• [Task requirements] Please print every record below exactly as it reads.

Data shown START

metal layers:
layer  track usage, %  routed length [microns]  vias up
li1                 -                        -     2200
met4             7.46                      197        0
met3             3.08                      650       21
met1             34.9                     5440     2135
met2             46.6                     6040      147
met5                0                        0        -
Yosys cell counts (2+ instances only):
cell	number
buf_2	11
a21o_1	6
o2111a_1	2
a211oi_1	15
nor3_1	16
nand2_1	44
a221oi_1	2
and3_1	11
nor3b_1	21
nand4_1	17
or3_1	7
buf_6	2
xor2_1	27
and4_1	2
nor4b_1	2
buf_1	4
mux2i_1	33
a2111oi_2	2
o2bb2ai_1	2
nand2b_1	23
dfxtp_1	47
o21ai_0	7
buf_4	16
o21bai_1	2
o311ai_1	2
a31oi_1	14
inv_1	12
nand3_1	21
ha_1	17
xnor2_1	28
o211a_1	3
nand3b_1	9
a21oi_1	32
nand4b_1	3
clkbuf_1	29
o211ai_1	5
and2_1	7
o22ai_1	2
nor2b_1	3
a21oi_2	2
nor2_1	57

Data shown END

• [Written solution]
metal layers:
layer  track usage, %  routed length [microns]  vias up
li1                 -                        -     2200
met4             7.46                      197        0
met3             3.08                      650       21
met1             34.9                     5440     2135
met2             46.6                     6040      147
met5                0                        0        -
Yosys cell counts (2+ instances only):
cell	number
buf_2	11
a21o_1	6
o2111a_1	2
a211oi_1	15
nor3_1	16
nand2_1	44
a221oi_1	2
and3_1	11
nor3b_1	21
nand4_1	17
or3_1	7
buf_6	2
xor2_1	27
and4_1	2
nor4b_1	2
buf_1	4
mux2i_1	33
a2111oi_2	2
o2bb2ai_1	2
nand2b_1	23
dfxtp_1	47
o21ai_0	7
buf_4	16
o21bai_1	2
o311ai_1	2
a31oi_1	14
inv_1	12
nand3_1	21
ha_1	17
xnor2_1	28
o211a_1	3
nand3b_1	9
a21oi_1	32
nand4b_1	3
clkbuf_1	29
o211ai_1	5
and2_1	7
o22ai_1	2
nor2b_1	3
a21oi_2	2
nor2_1	57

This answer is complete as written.